Type     Price     Score

   0            16        77

   1            24        79

   1            26        85

   0            18        84

   0            17        81

   1            18        77

   0            23        86

   1            17        75

   0            28        83

   1            15        71

   0            17        81

   1            17        76

   1            19        81

   0            22        83

   1            16        81

   0            19        81

   1             20       80

   1             18       78

   0             18       82

   0             12       79

   0             16       76

2. Using the data below develop an x bar chart and an R chart. Be sure to include the chart. After developing the charts comment on whether they are statistically in control or not.

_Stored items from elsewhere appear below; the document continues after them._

## src/rtl/core/mbet_pkg.sv

```systemverilog
// Shared types, register indexes and a saturation helper for the escape-time pixel core.
package mbet_pkg;

    // Width that holds every intermediate sum before saturation
    localparam int WIDE_W = 68;

    typedef logic signed [WIDE_W-1:0] t_wide;

    // Configuration register indexes
    typedef enum logic [2:0] {
        CFG_X_LEFT     = 3'd0,
        CFG_Y_LOW      = 3'd1,
        CFG_STEP_X     = 3'd2,
        CFG_STEP_Y     = 3'd3,
        CFG_ITER_LIMIT = 3'd4,
        CFG_SPARE_5    = 3'd5,
        CFG_SPARE_6    = 3'd6,
        CFG_SPARE_7    = 3'd7
    } t_cfg_reg;

    // One point c, both parts in signed fixed point
    typedef struct packed {
        logic signed [31:0] cr;
        logic signed [31:0] ci;
    } t_point;

    // Clamp a wide signed value into the 32-bit signed range
    function automatic logic signed [31:0] f_sat32(input t_wide v);
        logic fits;
        fits = (v[WIDE_W-1:31] == '0) || (v[WIDE_W-1:31] == '1);
        if (fits) begin
            return v[31:0];
        end else if (v[WIDE_W-1]) begin
            return 32'sh8000_0000;
        end else begin
            return 32'sh7FFF_FFFF;
        end
    endfunction

endpackage

```

## src/rtl/core/mbet_queue.sv

```systemverilog
// Two-word queue of points between front end and iteration engine.
module mbet_queue (
    input  logic             i_clk,
    input  logic             i_rst_n,
    input  logic             i_push,
    input  mbet_pkg::t_point i_point,
    input  logic             i_pop,
    output logic             o_full,
    output logic             o_empty,
    output mbet_pkg::t_point o_point
);

    localparam int DEPTH = 2;
    localparam int PTR_W = $clog2(DEPTH);

    mbet_pkg::t_point r_mem [DEPTH];

    logic [PTR_W-1:0] r_wr_ptr, r_rd_ptr;
    logic [PTR_W:0]   r_count;

    assign o_full  = (r_count == (PTR_W+1)'(DEPTH));
    assign o_empty = (r_count == '0);
    assign o_point = r_mem[r_rd_ptr];

    // Advance pointers and fill count
    always_ff @(posedge i_clk) begin
        if (!i_rst_n) begin
            r_wr_ptr <= '0;
            r_rd_ptr <= '0;
            r_count  <= '0;
        end else begin
            if (i_push) r_wr_ptr <= r_wr_ptr + 1'b1;
            if (i_pop)  r_rd_ptr <= r_rd_ptr + 1'b1;
            case ({i_push, i_pop})
                2'b10:   r_count <= r_count + 1'b1;
                2'b01:   r_count <= r_count - 1'b1;
                default: r_count <= r_count;
            endcase
        end
    end

    // Store the incoming word
    always_ff @(posedge i_clk) begin
        if (i_push) begin
            r_mem[r_wr_ptr] <= i_point;
        end
    end

endmodule

```

## config.mk

```make
export PLATFORM = sky130hd
export DESIGN_NAME = mbet_queue
export DESIGN_NICKNAME = d
export VERILOG_FILES = /design/src/rtl/core/mbet_pkg.sv /design/src/rtl/core/mbet_queue.sv
export SDC_FILE = /design/constraint.sdc
export NUM_CORES = 1
export LEC_CHECK = 0
export BUFFER_PORTS_ARGS = -buffer_cell sky130_fd_sc_hd__buf_4
export CAP_MARGIN = 20
export CORE_MARGIN = 5
export CORE_UTILIZATION = 33
export DETAILED_ROUTE_END_ITERATION = 8
export PLACE_DENSITY = 0.63
export SETUP_SLACK_MARGIN = 0.15
export SYNTH_ARGS = -nofsm -noshare
export SYNTH_HDL_FRONTEND = slang
export SYNTH_SLANG_ARGS = --single-unit
```

## constraint.sdc

```tcl
create_clock -name i_clk -period 5.1 [get_ports i_clk]
set_clock_uncertainty 0.15 [all_clocks]
set_input_delay 1.02 -clock i_clk [delete_from_list [all_inputs] [get_ports i_clk]]
set_output_delay 1.02 -clock i_clk [all_outputs]
set_load 0.05 [all_outputs]
```

==> results.toml <==
[setup_path]
end_kind = "primary output"
r2r_slack_ns = 3.16
critPathArrivalTime_ns = 2.42
path_cells = "buf_4 -> mux2_2 -> buf_4"
crit_fanout = 35
crit_top_cell = "buf_4"
startpoint_type = "register"
crit_slowest_cell = "dfxtp_2"
critical_path_required_ns = 3.93
max_stage_delay_ns = 0.89
crit_type = "register to primary output"

[global_route]
antenna_found_initial = 0
overflow = 0
grt_max_degree = 65
grt_pass1_vias = 2725
grt_usage_pct = 11.2
grt_pass1_wl_microns = 14000

[synth]
synth_cell_types = 17
ys_ff_latch = 133
netlist_area_sq_um = 4830
syn_area_per_cell_sq_um = 21.9
ys_seq_area_share_pct = 81.6
synth_ff_type = "edfxtp_1"
synth_edf_count = 128
synthesis.nets = 290
async_flop_share_pct = 0
ys_warn_count = 0
synth_cells = 221

[placed_design]
dp_slack_ns = 1.82
place.port_buffers = 133
hpwlAfterDp_microns = 6000
gp_congestion = 0.705

[power]
clkPwrFrac_pct = 38.8
peakVddDrop_mv = 0.218
p_int_mw = 2.12
seq_power_share_pct = 45.3
power.leakage_nw = 2.45
p_switching_uw = 724
power_frac_comb_pct = 15.9
p_sw_share_pct = 25.5
power_density_nw_per_um2 = 432

[clock_network]
insertion_delay_ns = 0.41
clkTransAtPathRegs_ns = 0.05
cts_num_sinks = 133
cts_buffers = 17
cts.repair.resized = 0
cts_root_buf = "clkbuf_16"
h-tree-depth = 4
post_cts_buffers = 0
cts_tree = "yes"
cts_buffer_depth = 2
cts_hold_buf = 0

[layout]
layout-drive-gt1-share_pct = 59.8
antennaDiodeCount = 0
syn_to_final_growth_pct = 36.3
num-nets-final = 437

[sta]
fin_crit_sh_pct = 70.3
fmax_ghz = 0.279
drv_slew = 0
grt_setup_unrepaired = "no"
min_period_ns = 3.59
slew_headroom_pct = 32.7
setup_viol = 0
finalSetupTns_ns = 0
fin_ws_ns = 1.51
hold_viol = 0
worst_pin_slew_ns = 1.01

[floorplan]
die_w_microns = 131
fp-row-count = 44
core_sq_um = 14400
ioPinCount = 134
die_h_microns = 131
start_util_pct = 33.5
dieArea_sq_um = 17200

[route]
dr.pass1.iters = 3
drc = 0
drtIter0Drc = 115
vias_per_cell = 4.35
drt.antenna.violating_nets = 0
drt_wl_total_microns = 9390
vias = 2458
wl_per_cell_microns = 16.6

[run_status]
outcome = "completed"

[min_path]
min_path_type = "register to register"

[run]
drv_cap = 0
==> flip-flops by register name, summed over array words and instances, names as in the netlist, named ones only <==
register	cells
r_mem	128
r_rd_ptr	1
r_wr_ptr	1
r_count	2
==> cells in the final DEF, fill, tap and decap left out <==
master	instances
nor2b_1	1
clkbuf_8	2
o21ai_0	1
a21boi_1	1
and2b_2	1
bufinv_16	1
and2_4	1
nor2_4	1
edfxtp_1	128
xnor2_1	2
buf_4	134
xor2_1	1
o21a_1	1
clkinvlp_4	1
dfxtp_1	4
clkbuf_1	7
inv_1	1
clkinv_2	4
buf_12	1
and2_1	3
ha_1	1
or3_1	1
nor2_1	1
clkbuf_16	17
dfxtp_2	1
mux2_2	64
==> kinds of logic (layout without fill, tap and decap cells) <==
kind of cell	count (synthesis)	count (layout)	share of synthesized area [%]
AO/OA/AOI/OAI	3	3	0.414
AND/OR/NAND/NOR	9	9	1.11
adder cells (fa/ha/maj)	1	1	0.259
flip-flops	133	133	81.6
buffers and inverters	8	168	1.11
XOR/XNOR	3	3	0.544
multiplexers	64	64	14.9
==> per-layer routing <==
layer	vias up	track usage [%]	wire, microns
met5	-	0	0
met4	0	5.81	215
met3	17	5.12	796
met2	80	18.5	4760
met1	1198	12.1	3620
li1	1163	-	-
==> power groups by stage <==
| stage | Clock, mW | Sequential [mW] | Combinational [mW] |
|---|---|---|---|
| 6_report | 1.10 | 1.29 | 0.451 |
| 5_1_grt | 1.20 | 1.29 | 0.475 |
| 4_1_cts | 1.14 | 1.29 | 0.459 |
| 3_5_place_dp | 0 | 1.31 | 0.458 |
| 3_3_place_gp | 0 | 1.31 | 0.454 |
| 2_1_floorplan | 0 | 1.30 | 0.314 |
==> stage by stage <==
stage | power, mW | instances | utilization (%) | instance area, sq um | hold slack [ns]
finish | 2.84 | 565 | 45.7 | 6590 | 0.366
global route | 2.96 | 565 | 45.7 | 6590 | 0.393
CTS | 2.89 | 565 | 45.7 | 6590 | 0.372
detailed placement | 1.77 | 533 | 41.9 | 6050 | 0.365
global placement | 1.76 | 533 | 41.9 | 6050 | 0.325
floorplan | 1.61 | 221 | - | 4830 | 0.316
==> path summary, 6_finish.rpt <==
check,start,cells after the start,endpoint
worst max-delay path,register,3,o_point[4]
worst min-delay path,r_count[1],2,r_count[1]
worst max register to register,r_wr_ptr,2,r_mem[0][59]
worst min register to register,r_count[1],2,r_count[1]
==> layout make-up <==
type	count	area [sq um]
clock buffer	26	479
tap	184	230
inverter	1	3.75
timing repair buffer	135	1030
clock inverter	6	57.6
fill	1252	7840
sequential	133	3950
multi-input combinational	80	843
==> worst max-delay path: cells and delay by family, from the launching register on <==
family   cells  cell delay, ns
buf+inv      2            0.70
flops        1            0.89
mux          1            0.40
==> Yosys cell counts, types with 2 or more instances <==
cell	instances	area share, %
edfxtp_1	128	80
mux2_2	64	15
buf_4	6	0.93
dfxtp_1	5	2.1
and2_1	4	0.52
nor2_1	2	0.16
xnor2_1	2	0.36
No activity file was read; power rests on OpenSTA's default activity.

Cattlemen's Bar and Grill The Cattlemen's Bar and Grill in Kansas city, Missouri, has developed a name for its excellent food and service. To maintain this reputation, the owners have established key measures of product and service quality , and they monitor them regularly. One measure is the amount of time customers wait from the time they are seated until they are served.

Every day, each hour that the business is open, four tables are randomly selected. the elapsed time from when the customers are seated at these tables until their orders arrives is recorded. The resulting data is shown below.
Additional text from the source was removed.